А еще через какое-то время появился и сам Гриша, но уже без своей тетрадочки. Как оказалось, он на полгода уезжал погостить к тете в Одессу и очень хорошо провел там время. Мы все ему посочувствовали… "Слепить" звонкое дело об антисоветской группе, занимавшейся вражеской пропагандой в Московском университете, не получилось, а может быть, это и не входило в планы вдумчивых сотрудников 11-го этажа. Так или иначе, но эта история мало чему нас научила, и уже вскоре мне довелось попасть уже в значительно более неприятную ситуацию.

Конечно, история инакомыслия в Московском университете имела свои традиции и корни. А.И. Герцен тоже учился в Московском университете, и свою знаменитую клятву они с его другом Н.П. Огаревым давали не где-нибудь, а тут, на Ленинских (тогда Воробьевых) горах. Не буду углубляться в историю вопроса, скажу только, что начиная с первого курса семинары по истмату, диамату, научному коммунизму совершенно стихийно стали семинарами инакомыслия. Куда только смотрел 11-й этаж? На этих семинарах мы откровенно высмеивали различные идеологические догмы, отмечали несоответствие реальных фактов официальной пропаганде, порой ставя преподавателя в тупик, втягивая его в дискуссию.

Поскольку все эти занятия были абсолютной "болтологией", то скоро выработалась определенная организационная форма посещения таких семинаров. Чтобы иметь возможность заниматься на них своими делами (например, готовиться по другим предметам), каждый раз методом "длинной спички" выбиралось три человека.
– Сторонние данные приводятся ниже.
`src/rtl/bus_arb.sv`:
```
// bus_arb: round-robin read-bus arbiter. Grants one requester at a time,
// drives the address and read strobe for WAIT_CYCLES+1 cycles, captures the
// bus data and returns it with a one-cycle valid pulse to the winner.
//
// Ports:
//   clk_i       clock, rising edge
//   reset_i     asynchronous active-low reset
//   req_i       per-requester read request (level)
//   ad_i        per-requester address, slice k at [k*AD_LEN +: AD_LEN]
//   bus_data_i  read data from the bus
//   bus_ad_o    bus address (held between transactions)
//   bus_rd_o    bus read strobe
//   gnt_o       one-hot grant, held for the whole transaction
//   data_o      captured read data, broadcast to all requesters
//   valid_o     one-hot, one-cycle data-valid pulse to the winner
//   busy_o      high whenever a transaction is in flight
module bus_arb #(
  parameter int unsigned AD_LEN      = 32,
  parameter int unsigned BUS_WIDTH   = 32,
  parameter int unsigned NREQ        = 2,
  parameter int unsigned WAIT_CYCLES = 1
) (
  input  logic                     clk_i,
  input  logic                     reset_i,
  input  logic [NREQ-1:0]          req_i,
  input  logic [NREQ*AD_LEN-1:0]   ad_i,
  input  logic [BUS_WIDTH-1:0]     bus_data_i,
  output logic [AD_LEN-1:0]        bus_ad_o,
  output logic                     bus_rd_o,
  output logic [NREQ-1:0]          gnt_o,
  output logic [BUS_WIDTH-1:0]     data_o,
  output logic [NREQ-1:0]          valid_o,
  output logic                     busy_o
);

  localparam int unsigned IdxW = (NREQ > 1) ? $clog2(NREQ) : 1;

  typedef enum logic [1:0] {StIdle, StAddr, StDone} state_e;

  state_e                 state_q, state_d;
  logic [IdxW-1:0]        last_q, last_d;
  logic [3:0]             cnt_q, cnt_d;
  logic [AD_LEN-1:0]      ad_q, ad_d;
  logic                   rd_q, rd_d;
  logic [NREQ-1:0]        gnt_q, gnt_d;
  logic [BUS_WIDTH-1:0]   data_q, data_d;
  logic [NREQ-1:0]        valid_q, valid_d;

  logic                   win_found;
  logic [IdxW-1:0]        win_idx;
  int unsigned            scan_idx;

  // Round-robin pick: first set request scanning last+1, last+2, ... mod NREQ.
  always_comb begin
    win_found = 1'b0;
    win_idx   = last_q;
    scan_idx  = 0;
    for (int unsigned i = 1; i <= NREQ; i++) begin
      scan_idx = (32'(last_q) + i) % NREQ;
      if (!win_found && req_i[scan_idx[IdxW-1:0]]) begin
        win_found = 1'b1;
        win_idx   = scan_idx[IdxW-1:0];
      end
    end
  end

  always_comb begin
    state_d = state_q;
    last_d  = last_q;
    cnt_d   = cnt_q;
    ad_d    = ad_q;
    rd_d    = rd_q;
    gnt_d   = gnt_q;
    data_d  = data_q;
    valid_d = valid_q;
    unique case (state_q)
      StIdle: begin
        rd_d    = 1'b0;
        gnt_d   = '0;
        valid_d = '0;
        if (win_found) begin
          ad_d           = ad_i[32'(win_idx)*AD_LEN +: AD_LEN];
          gnt_d[win_idx] = 1'b1;
          rd_d           = 1'b1;
          cnt_d          = 4'd0;
          last_d         = win_idx;
          state_d        = StAddr;
        end
      end
      StAddr: begin
        if (cnt_q == 4'(WAIT_CYCLES)) begin
          data_d  = bus_data_i;
          valid_d = gnt_q;
          rd_d    = 1'b0;
          state_d = StDone;
        end else begin
          cnt_d = cnt_q + 4'd1;
        end
      end
      StDone: begin
        valid_d = '0;
        gnt_d   = '0;
        state_d = StIdle;
      end
      default: state_d = StIdle;
    endcase
  end

  always_ff @(posedge clk_i or negedge reset_i) begin
    if (!reset_i) begin
      state_q <= StIdle;
      last_q  <= IdxW'(NREQ - 1);
      cnt_q   <= 4'd0;
      ad_q    <= '0;
      rd_q    <= 1'b0;
      gnt_q   <= '0;
      data_q  <= '0;
      valid_q <= '0;
    end else begin
      state_q <= state_d;
      last_q  <= last_d;
      cnt_q   <= cnt_d;
      ad_q    <= ad_d;
      rd_q    <= rd_d;
      gnt_q   <= gnt_d;
      data_q  <= data_d;
      valid_q <= valid_d;
    end
  end

  assign bus_ad_o = ad_q;
  assign bus_rd_o = rd_q;
  assign gnt_o    = gnt_q;
  assign data_o   = data_q;
  assign valid_o  = valid_q;
  assign busy_o   = (state_q != StIdle);

endmodule

```
`config.mk`:
```
export PLATFORM = sky130hd
export DESIGN_NAME = bus_arb
export DESIGN_NICKNAME = d
export VERILOG_FILES = /design/src/rtl/bus_arb.sv
export SDC_FILE = /design/constraint.sdc
export NUM_CORES = 1
export LEC_CHECK = 0
export BUFFER_PORTS_ARGS = -buffer_cell sky130_fd_sc_hd__buf_2
export CAP_MARGIN = 30
export CELL_PAD_IN_SITES_DETAIL_PLACEMENT = 2
export CELL_PAD_IN_SITES_GLOBAL_PLACEMENT = 2
export CORE_ASPECT_RATIO = 0.8
export CORE_UTILIZATION = 29
export DETAILED_ROUTE_END_ITERATION = 10
export MAX_ROUTING_LAYER = met4
export PLACE_DENSITY_LB_ADDON = 0.2
export REMOVE_ABC_BUFFERS = 1
export SETUP_SLACK_MARGIN = 0.3
export SLEW_MARGIN = 20
export SYNTH_ARGS = -nofsm -noshare
export SYNTH_HDL_FRONTEND = slang
export SYNTH_SLANG_ARGS = --single-unit
```
`constraint.sdc`:
```
create_clock -name clk_i -period 3.7 [get_ports clk_i]
set_input_delay 0.185 -clock clk_i [delete_from_list [all_inputs] [get_ports clk_i]]
set_output_delay 0.185 -clock clk_i [all_outputs]
set_load 0.01 [all_outputs]
```
==> reports/results.ini, run 1 <==
[cts]
cts.sinks=76
clk_transition_reported_paths_ns=0.06
cts_root_buf=clkbuf_16
cts.repair.resized=0
h-tree-depth=3
clk_latency_ns=0.33
cts_buffer_depth=2
cts_buffers=9
tritoncts=built

[critical_path]
start_kind=flip-flop
end_kind=output port
crit_type=reg2out
critPathArrivalTime_ns=1.79
crit_fanout=23
cp.required_ns=3.51

[timing]
max_freq_mhz=506.4
fin_ws_ns=1.725
rsz0062_at_grt=false
worstMarginPinSlew_ns=0.6526
relSlewSlack_pct=56.49
maxSlewViolCount=0
finalSetupTns_ns=0
fin_crit_ns=1.975
finalHoldViolations=0
setup_viol=0
fin_skew_ns=0.007748
fin_crit_sh_pct=53.37

[global_route]
grt_max_degree=40
grt_pass1_wl_mm=17.00
grt_pass1_vias=3321
antenna_found_initial=0
overflow=0
grt_use_total_pct=19.02

[cells_and_area]
drive_above_1_share_pct=47.75
post-route-util_pct=42.31
multi_input_area_um2=1142
layout.cells.non_filler=611
area_delta_synth_final_pct=38.77
nFillCells=1220
fin_nets=564
diodes=0
final-seq-area_um2=1903

[floorplan]
core-area_um2=11150
io_pins=170
placementRows=34
die_y_um=98.82
chipWidth_um=123.0
die_area_um2=12160
start_util_pct=30.49

[power]
powerDensity_nw_per_um2=870.2
power.share.sequential_pct=36.1
leakagePower_nw=2.616
total_power_mw=4.104
comb_power_share_pct=42.2
netSwitchingFraction_pct=35.55
p_switching_mw=1.459
worst_ir_drop_vdd_mv=0.3032
p_clk_share_pct=21.8
internal-power_mw=2.645

[logic_synthesis]
yosysMostFrequentCell=dfrtp_1
yosys_warnings=0
yosys.area.top_type=dfrtp_1
synth_area_leaders=dfrtp_1 55%, mux2_4 11%, o221ai_1 8.5%
synthFlopType=dfrtp_1
postSynthCellCount=293
synth-edff-count=0
yosysUniqueCellTypes=29
ys_top_cells_by_count=75 x dfrtp_1, 69 x inv_1, 33 x o221ai_1
syn_area_per_cell_um2=11.60
ys_ff_latch=76
synthArstFlopShare_pct=100.0
synth.top_cell.area_share_pct=55.23
synth_area_um2=3398
synth-seq-area-share_pct=56.00

[drt]
via_per_inst=4.653
drt-pass1-iter-count=4
antenna_left=0
wl_per_cell_um=17.25
dr_total_vias=2843
drc=0
drtIter0Drc=56
drt_wl_total_mm=10.54

[placement]
dp_hpwl_mm=7.786
pre_cts_ws_ns=1.699
dp_cells=594
port_buffers=169
gp_congestion=0.6803

[min_path]
hold_path_class=in2reg

[outcome]
status=finished clean

[run]
maxCapViolCount=0

## cells in the final DEF (no fill, tap or decap), drive strengths merged
master / n
buf: 174
dfrtp: 75
inv: 69
o221ai: 33
o21ai: 32
mux2: 32
clkbuf: 10
nand2: 8
mux2i: 3
nand3: 3
nor2: 3
clkinv: 3
nand2b: 3
o22ai: 2
o31ai: 2
ha: 2
clkinvlp: 2
nor3b: 1
or2: 1
o21a: 1
xor2: 1
a31o: 1
nor2b: 1
nand3b: 1
o211ai: 1
bufinv: 1
dlygate4sd3: 1
dfstp: 1
## what timing repair did
item / in CTS / in global routing
setup buffers: 0 / 0
hold buffers: 1 / 0
hold endpoints to repair: 36 / 0
## worst max-delay path: stages (launching register included)
cell and delay [ns]:
dfrtp_1 0.47, nor2_1 0.12, inv_1 0.49, buf_16 0.23
buf_2 0.14
## registers in the layout (all words and copies together) (netlist names)
register / flops
bus_rd_o: 1
valid_o: 2
last_q: 1
state_q: 2
cnt_q: 4
data_o: 32
bus_ad_o: 32
gnt_o: 2
## logic make-up after synthesis
group	after synthesis	synth area share [%]
AOI/OAI and AO/OA	72	14.73
xor gates and xnor gates	1	0.2578
adders and majority gates	2	0.7363
buffers and inverters	86	10.46
DFF	76	56.00
muxes	35	14.36
and+or+nand+nor	21	3.461
## power by group through the flow
| stage | Combinational (mW) | Clock (mW) | Sequential (mW) |
|---|---|---|---|
| 2_1_floorplan | 0.832 | 0 | 1.63 |
| 3_3_place_gp | 1.66 | 0 | 1.46 |
| 3_5_place_dp | 1.78 | 0 | 1.49 |
| 4_1_cts | 1.77 | 0.921 | 1.49 |
| 5_1_grt | 1.90 | 0.955 | 1.54 |
| 6_report | 1.73 | 0.893 | 1.48 |
## per-layer routing
metal  wire length, um  up-vias  part of all wire [%]  track usage, %
li1                  -     1328                     -               -
met1              4356     1434                    41           20.99
met2              5623       72                    53           33.92
met3               405        9                   3.8           4.282
met4               153        0                   1.5           5.653
met5                 0        -                     0               -
## worst paths after layout
kind / startpoint / endpoint / slack (ns) / cells after the start
max: state_q[0] / busy_o / 1.73 / 4
min: bus_data_i[15] / data_o[15] / 0.07 / 2
max reg2reg: cnt_q[1] / data_o[13] / 1.73 / 5
min reg2reg: data_o[16] / data_o[16] / 0.49 / 1
max in group asynchronous: reset_i / data_o[25] / 2.72 / 3
min in group asynchronous: reset_i / bus_ad_o[29] / 0.38 / 2
## cell type report
cell class / count / share of cell area [%]
clock buffer: 10 / 5.068
sequential: 76 / 40.36
tap: 144 / 3.821
timing repair buffer: 175 / 19.69
multi-input combinational: 131 / 24.22
clock inverter: 6 / 1.353
inverter: 69 / 5.492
Их задачей было задавать такие вопросы, чтобы втянуть преподователя в дискуссию. Эти три студента должны были создавать видимость участия в диспуте всей группы, чтобы преподавателю не пришла в голову мысль отвлекать от важных дел остальных. Надо заметить, что в большинстве случаев подобный план реализовывался блестяще, и у нас было гораздо больше времени для углубленного изучения предметов по специальности. Кстати, в учебных планах общественные науки занимали примерно треть времени. Иностранные студенты, к нашей зависти, от них освобождались.